→ **The task**
Please filter the data below down to the lines holding the string "finish".

[Dataset entries]

===== src/rtl/debounce_pkg.sv =====
// Shared types and constants for the multi-channel debouncer.
// Latency: n/a (package only).
// Backpressure: n/a (package only).
//
// Contents:
//   state_t    per-channel qualification state
//   cnt_width  counter width helper (never returns 0)
//   DEF_*      default parameter values used by debounce_multi / debounce_ch
package debounce_pkg;

  typedef enum logic [1:0] {
    IDLE_LO = 2'd0,
    WAIT_HI = 2'd1,
    IDLE_HI = 2'd2,
    WAIT_LO = 2'd3
  } state_t;

  localparam int DEF_N_CH        = 4;
  localparam int DEF_SYNC_STAGES = 2;
  localparam int DEF_STABLE_CYC  = 16;
  localparam int DEF_LONG_CYC    = 1000;

  // Bits needed to hold values 0..n-1, with a floor of one bit.
  function automatic int cnt_width(input int n);
    return (n < 2) ? 1 : $clog2(n);
  endfunction

endpackage


===== src/rtl/debounce_ch.sv =====
// One debounce channel: synchroniser, stability counter FSM, edge pulses, optional hold detector.
// Latency: level/pulse registered SYNC_STAGES+STABLE_CYC posedges after a stable input change.
// Backpressure: none; free-running, outputs are always valid.
//
// Optional feature: define DEBOUNCE_LONGPRESS_EN to build the long-press hold counter.
//
// Ports:
//   clk         in   system clock, posedge
//   clr         in   synchronous active-low clear
//   btn         in   raw input, asynchronous to clk
//   level       out  debounced level
//   rise        out  one-cycle pulse on level 0->1
//   fall        out  one-cycle pulse on level 1->0
//   long_press  out  one-cycle pulse when level has been high LONG_CYC cycles (0 without macro)
module debounce_ch
  import debounce_pkg::*;
#(
  parameter int SYNC_STAGES = DEF_SYNC_STAGES,
  parameter int STABLE_CYC  = DEF_STABLE_CYC,
  parameter int LONG_CYC    = DEF_LONG_CYC
) (
  input  logic clk,
  input  logic clr,
  input  logic btn,
  output logic level,
  output logic rise,
  output logic fall,
  output logic long_press
);

  if (SYNC_STAGES < 2 || STABLE_CYC < 2 || LONG_CYC < 1) begin : g_bad_param
    $error("debounce_ch: SYNC_STAGES>=2, STABLE_CYC>=2 and LONG_CYC>=1 are required");
  end

  localparam int CW = cnt_width(STABLE_CYC);
  localparam logic [CW-1:0] CNT_LAST = CW'(STABLE_CYC - 1);

  // ---------------- synchroniser ----------------
  logic [SYNC_STAGES-1:0] sync_q;
  logic                   s;

  always_ff @(posedge clk) begin
    if (!clr) begin
      sync_q <= '0;
    end else begin
      sync_q <= {sync_q[SYNC_STAGES-2:0], btn};
    end
  end

  assign s = sync_q[SYNC_STAGES-1];

  // ---------------- qualification FSM ----------------
  state_t          state_q, state_d;
  logic [CW-1:0]   cnt_q, cnt_d;
  logic            level_q, level_d;
  logic            rise_q, rise_d;
  logic            fall_q, fall_d;

  always_ff @(posedge clk) begin
    if (!clr) begin
      state_q <= IDLE_LO;
      cnt_q   <= '0;
      level_q <= 1'b0;
      rise_q  <= 1'b0;
      fall_q  <= 1'b0;
    end else begin
      state_q <= state_d;
      cnt_q   <= cnt_d;
      level_q <= level_d;
      rise_q  <= rise_d;
      fall_q  <= fall_d;
    end
  end

  // The counter is cleared on every state exit, so it can never run past CNT_LAST.
  always_comb begin
    state_d = state_q;
    cnt_d   = cnt_q;
    level_d = level_q;
    rise_d  = 1'b0;
    fall_d  = 1'b0;
    unique case (state_q)
      IDLE_LO: begin
        if (s) begin
          state_d = WAIT_HI;
          cnt_d   = CW'(1);
        end
      end
      WAIT_HI: begin
        if (!s) begin
          state_d = IDLE_LO;
          cnt_d   = '0;
        end else if (cnt_q == CNT_LAST) begin
          state_d = IDLE_HI;
          cnt_d   = '0;
          level_d = 1'b1;
          rise_d  = 1'b1;
        end else begin
          cnt_d = cnt_q + CW'(1);
        end
      end
      IDLE_HI: begin
        if (!s) begin
          state_d = WAIT_LO;
          cnt_d   = CW'(1);
        end
      end
      WAIT_LO: begin
        if (s) begin
          state_d = IDLE_HI;
          cnt_d   = '0;
        end else if (cnt_q == CNT_LAST) begin
          state_d = IDLE_LO;
          cnt_d   = '0;
          level_d = 1'b0;
          fall_d  = 1'b1;
        end else begin
          cnt_d = cnt_q + CW'(1);
        end
      end
      default: begin
        state_d = IDLE_LO;
        cnt_d   = '0;
      end
    endcase
  end

  assign level = level_q;
  assign rise  = rise_q;
  assign fall  = fall_q;

  // ---------------- long-press hold counter ----------------
`ifdef DEBOUNCE_LONGPRESS_EN
  localparam int HW = cnt_width(LONG_CYC + 1);
  localparam logic [HW-1:0] HOLD_LAST = HW'(LONG_CYC);
  localparam logic [HW-1:0] HOLD_FIRE = HW'(LONG_CYC - 1);

  logic [HW-1:0] hold_q, hold_d;
  logic          lp_q, lp_d;

  always_ff @(posedge clk) begin
    if (!clr) begin
      hold_q <= '0;
      lp_q   <= 1'b0;
    end else begin
      hold_q <= hold_d;
      lp_q   <= lp_d;
    end
  end

  // Cleared on the accepted rise only: a bounce that drops WAIT_LO back into
  // IDLE_HI is still the same press and must not re-arm the pulse.
  // Saturating at LONG_CYC gives exactly one pulse per press.
  always_comb begin
    hold_d = hold_q;
    lp_d   = 1'b0;
    if (rise_d) begin
      hold_d = '0;
    end else if ((state_q == IDLE_HI || state_q == WAIT_LO) && hold_q != HOLD_LAST) begin
      hold_d = hold_q + HW'(1);
      lp_d   = (hold_q == HOLD_FIRE);
    end
  end

  assign long_press = lp_q;
`else
  assign long_press = 1'b0;
`endif

endmodule


===== src/rtl/debounce_multi.sv =====
// Multi-channel button/switch debouncer: N_CH independent debounce_ch instances.
// Latency: SYNC_STAGES+STABLE_CYC posedges from a stable input change to btn_out/rise/fall.
// Backpressure: none; outputs are level/pulse signals with no handshake.
//
// Optional feature: define DEBOUNCE_LONGPRESS_EN to enable long_press (tied 0 otherwise).
//
// Ports:
//   clk         in   [1]     system clock, posedge
//   clr         in   [1]     synchronous active-low clear
//   btn_in      in   [N_CH]  raw bouncing inputs, asynchronous to clk
//   btn_out     out  [N_CH]  debounced levels
//   rise        out  [N_CH]  one-cycle pulse per channel on btn_out 0->1
//   fall        out  [N_CH]  one-cycle pulse per channel on btn_out 1->0
//   long_press  out  [N_CH]  one-cycle pulse per press held LONG_CYC cycles
module debounce_multi
  import debounce_pkg::*;
#(
  parameter int N_CH        = DEF_N_CH,
  parameter int SYNC_STAGES = DEF_SYNC_STAGES,
  parameter int STABLE_CYC  = DEF_STABLE_CYC,
  parameter int LONG_CYC    = DEF_LONG_CYC
) (
  input  logic            clk,
  input  logic            clr,
  input  logic [N_CH-1:0] btn_in,
  output logic [N_CH-1:0] btn_out,
  output logic [N_CH-1:0] rise,
  output logic [N_CH-1:0] fall,
  output logic [N_CH-1:0] long_press
);

  if (N_CH < 1) begin : g_bad_param
    $error("debounce_multi: N_CH must be at least 1");
  end

  for (genvar i = 0; i < N_CH; i++) begin : g_ch
    debounce_ch #(
      .SYNC_STAGES (SYNC_STAGES),
      .STABLE_CYC  (STABLE_CYC),
      .LONG_CYC    (LONG_CYC)
    ) u_ch (
      .clk        (clk),
      .clr        (clr),
      .btn        (btn_in[i]),
      .level      (btn_out[i]),
      .rise       (rise[i]),
      .fall       (fall[i]),
      .long_press (long_press[i])
    );
  end

endmodule


===== config.mk =====
export PLATFORM = sky130hd
export DESIGN_NAME = debounce_multi
export DESIGN_NICKNAME = d
export VERILOG_FILES = /design/src/rtl/debounce_pkg.sv /design/src/rtl/debounce_ch.sv /design/src/rtl/debounce_multi.sv
export SDC_FILE = /design/constraint.sdc
export NUM_CORES = 1
export LEC_CHECK = 0
export ABC_CLOCK_PERIOD_IN_PS = 2300
export CAP_MARGIN = 5
export CORE_AREA = 8 8 66 68
export DETAILED_ROUTE_END_ITERATION = 7
export DIE_AREA = 0 0 74 76
export GPL_TIMING_DRIVEN = 0
export PLACE_DENSITY_LB_ADDON = 0.05
export SLEW_MARGIN = 5
export SYNTH_ARGS = -nofsm -noshare
export SYNTH_HDL_FRONTEND = slang
export SYNTH_HIERARCHICAL = 1
export SYNTH_SLANG_ARGS = --single-unit
export TNS_END_PERCENT = 1

===== constraint.sdc =====
create_clock -name clk -period 2.3 [get_ports clk]
set_input_delay 0.575 -clock clk [delete_from_list [all_inputs] [get_ports clk]]
set_output_delay 0.575 -clock clk [all_outputs]
set_load 0.05 [all_outputs]

==> impl_metrics.csv <==
group,metric,value,unit
status,outcome,"completed",
floorplanning,die_area,5620,um2
synth,synthTopCellsByCount,"dfxtp_1, nand3_1, a21oi_1, nand2_1, inv_1",
floorplanning,start_util,0.554,
global_routing,via_count_of_the_first_global_routing_pass,1450,
sta,rsz_0062_raised_after_global_routing,"no",
synth,synth-main-ff-cell,"dfxtp_1",
place,dpl.hpwl,2680,um
floorplanning,io_pins,22,
finish,fin_cells,277,
worst_setup_path,worst-endpoint-required,1.73,ns
synth,seq_area_frac_synth,0.462,
sta,min_period_over_period,0.922,
sta,finalSetupTns,0,ns
route,drt_wl_total,3650,um
floorplanning,placementRows,22,
clocking,cts_setup_buffers,0,
sta,max_clock_freq,472,MHz
place,port_buffers,17,
synth,synth_enable_flop_cells,0,
synth,synth.most_common_cell,"dfxtp_1",
synth,gate_count_after_technology_mapping,204,
place,place_ws,0.0690,ns
power,p_int,1.07,mW
clocking,clk_pin_slew_worst_paths,0.12,ns
route,firstDrtPassIters,4,
sta,setup_viol_count_final,0,
place,finalWeightedCongestion,0.798,
synth,synthArstFlopShare,0,
power,p_sw_frac,0.248,
worst_setup_path,crit_path_end_kind,"output pin",
worst_setup_path,worst-r2r-setup-slack,0.92,ns
clocking,tritoncts_num_sinks,44,
worst_setup_path,crit_family,"buffers and inverters",
global_routing,grt.total_usage,0.138,
synth,yosysTopAreaCell,"dfxtp_1",
synth,ys_ff_latch,44,
global_routing,globalRoute.totalOverflow,0,
sta,finalHoldViolations,0,
sta,postLayoutSetupSlackWorst,0.179,ns
synth,synth.distinct_cells,24,
sta,relSlewSlack,0.492,
job,cap_viol_max_count,0,
synth,post_synth.cell_area_avg,9.35,um2
floorplanning,design.core.area,3440,um2
worst_setup_path,delay_contributed_by_the_slowest_stage_of_the_critical_path,0.82,ns
power,combinational_power_share,0.115,
global_routing,grt_first_pass_wirelength,6390,um
floorplanning,die_height,76,um
power,peakVddDrop,0.000644,V
route,detail_route.drc_violations,0,
finish,area_delta_synth_final,16.1,%
route,avgRoutedWirePerCell,13.2,um
clocking,clock_tree.buffer_depth,2,
global_routing,antenna_violations_before_repair,0,
power,total_leakage_power,0.826,nW
synth,yosysWarningCount,6,
worst_setup_path,cp_cell_sequence,"clkdlybuf4s50_1",
place,placed_cells_incl_taps,269,
synth,synthesis.nets,214,
clocking,tritoncts,"done",
clocking,numCtsBuffers,5,
sta,max_slew_violation_count,0,
worst_setup_path,setup.worst_path.start_class,"register",
route,ant_nets,0,
power,seqPwrFrac,0.564,
power,power_per_cell_area,644,nW/um2
sta,worst_slew_pin_slew,0.760,ns
worst_setup_path,crit_path_max_fanout,3,
clocking,cts_hold_repair.buffers,0,
worst_setup_path,critPathArrivalTime,1.55,ns
finish,post_route_cells_drive_above_1_share,0.135,
finish,antenna-diode-count,0,
worst_setup_path,timing.critical_path.buf_inv,1,
synth,ys_top_cells_by_area,"dfxtp_1, nand3_1, a21oi_1",
sta,skew,0.0141,ns
finish,final_net_count,238,
synth,post_synth_instance_area,1910,um2
clocking,root_buffer,"clkbuf_4",
clocking,clkLatencyLatePin,0.33,ns
route,vias_per_cell,5.44,
sta,final_critical_path_required_period,2.12,ns
global_routing,grt_max_degree,25,
synth,share_of_the_synthesized_area_in_the_top_cell_type,0.462,
route,route.vias.total,1507,
route,initialDrtViolationCount,152,
min_path,hp-class,"register to register",
power,power_switching,353,uW
power,power_frac_clock,0.321,
worst_setup_path,path_class,"register to output pin",
floorplanning,fp.dieW,74,um
clocking,cts_htree_levels,2,
clocking,cts_repair_resize_count,0,
worst_setup_path,slowest_stage,"clkdlybuf4s50_1",
[layout make-up]
class	count	area, um2
clock buffers	6	41.3
fillers	316	1230
well taps	48	60.1
multi-input cells	136	911
plain buffers	12	70.1
repair buffers	17	170
inverters	12	45.0
flip-flops and latches	44	881
clock inverters	2	35.0
[power by group through the flow]
| stage | clock [mW] | sequential [mW] | combinational, mW |
|---|---|---|---|
| 6_report | 0.458 | 0.803 | 0.164 |
| 5_1_grt | 0.508 | 0.807 | 0.176 |
| 4_1_cts | 0.473 | 0.803 | 0.165 |
| 3_5_place_dp | 0 | 0.820 | 0.164 |
| 3_3_place_gp | 0 | 0.818 | 0.160 |
| 2_1_floorplan | 0 | 0.858 | 0.0749 |
[final timing paths]
| path | from | endpoint | cells past startpoint |
|---|---|---|---|
| hold reg to reg | g_ch[3].u_ch/sync_q[0]$_SDFF_PN0_ | g_ch[3].u_ch/sync_q[1]$_SDFF_PN0_ | 1 |
| setup reg to reg | g_ch[2].u_ch/cnt_q[0]$_SDFFE_PN0P_ | g_ch[2].u_ch/rise$_SDFF_PN0_ | 4 |
| hold / removal | g_ch[3].u_ch/sync_q[0]$_SDFF_PN0_ | g_ch[3].u_ch/sync_q[1]$_SDFF_PN0_ | 1 |
| setup / recovery | g_ch[1].u_ch/level$_SDFFE_PN0P_ | btn_out[1] | 1 |
[per-layer routing]
metal  global-route usage  part of all wire
met1                0.168              0.45
met2                0.219              0.48
met3               0.0500             0.062
met4               0.0360            0.0096
met5                    0                 0
[logic make-up after synthesis]
| group | count (synthesis) | synth area share |
|---|---|---|
| adder cells (fa/ha/maj) | 4 | 0.0262 |
| other | 4 | 0.00787 |
| AND/OR/NAND/NOR | 76 | 0.231 |
| AO/OA/AOI/OAI | 40 | 0.142 |
| buffers and inverters | 24 | 0.0604 |
| XOR/XNOR | 12 | 0.0709 |
| flip-flops | 44 | 0.462 |
[cell usage in the layout (no fill, tap or decap), drive strengths merged]
| master | instances |
|---|---|
| dfxtp | 44 |
| nor3b | 8 |
| nand2 | 16 |
| clkdlybuf4s50 | 17 |
| a21oi | 20 |
| a211oi | 4 |
| nand3 | 24 |
| clkbuf | 6 |
| and4 | 4 |
| clkinv | 1 |
| and4b | 4 |
| nor2 | 8 |
| a31oi | 4 |
| o31ai | 4 |
| o2111ai | 4 |
| xor2 | 8 |
| ha | 4 |
| conb | 4 |
| nand4 | 4 |
| o211ai | 4 |
| buf | 12 |
| bufinv | 1 |
| and2 | 8 |
| xnor2 | 4 |
| inv | 12 |
[metrics by stage]
stage	hold WS (ns)	utilization	cell area, um2	power (mW)
2_1_floorplan	0.412	-	1910	0.932
3_3_place_gp	0.416	0.621	2140	0.978
3_5_place_dp	0.420	0.621	2140	0.985
4_1_cts	0.445	0.643	2210	1.44
5_1_grt	0.465	0.643	2210	1.49
6_report	0.441	0.643	2210	1.42
[state kept, by name, summed over array words and instances, names as in the netlist, named ones only]
| register | count |
|---|---|
| g_ch.u_ch/sync_q | 8 |
| g_ch.u_ch/rise | 4 |
| g_ch.u_ch/level | 4 |
| g_ch.u_ch/state_q | 4 |
| g_ch.u_ch/fall | 4 |
| g_ch.u_ch/cnt_q | 16 |
No activity file was read; power rests on OpenSTA's default activity.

→ **Reply**
finish,fin_cells,277,
finish,area_delta_synth_final,16.1,%
finish,post_route_cells_drive_above_1_share,0.135,
finish,antenna-diode-count,0,
finish,final_net_count,238,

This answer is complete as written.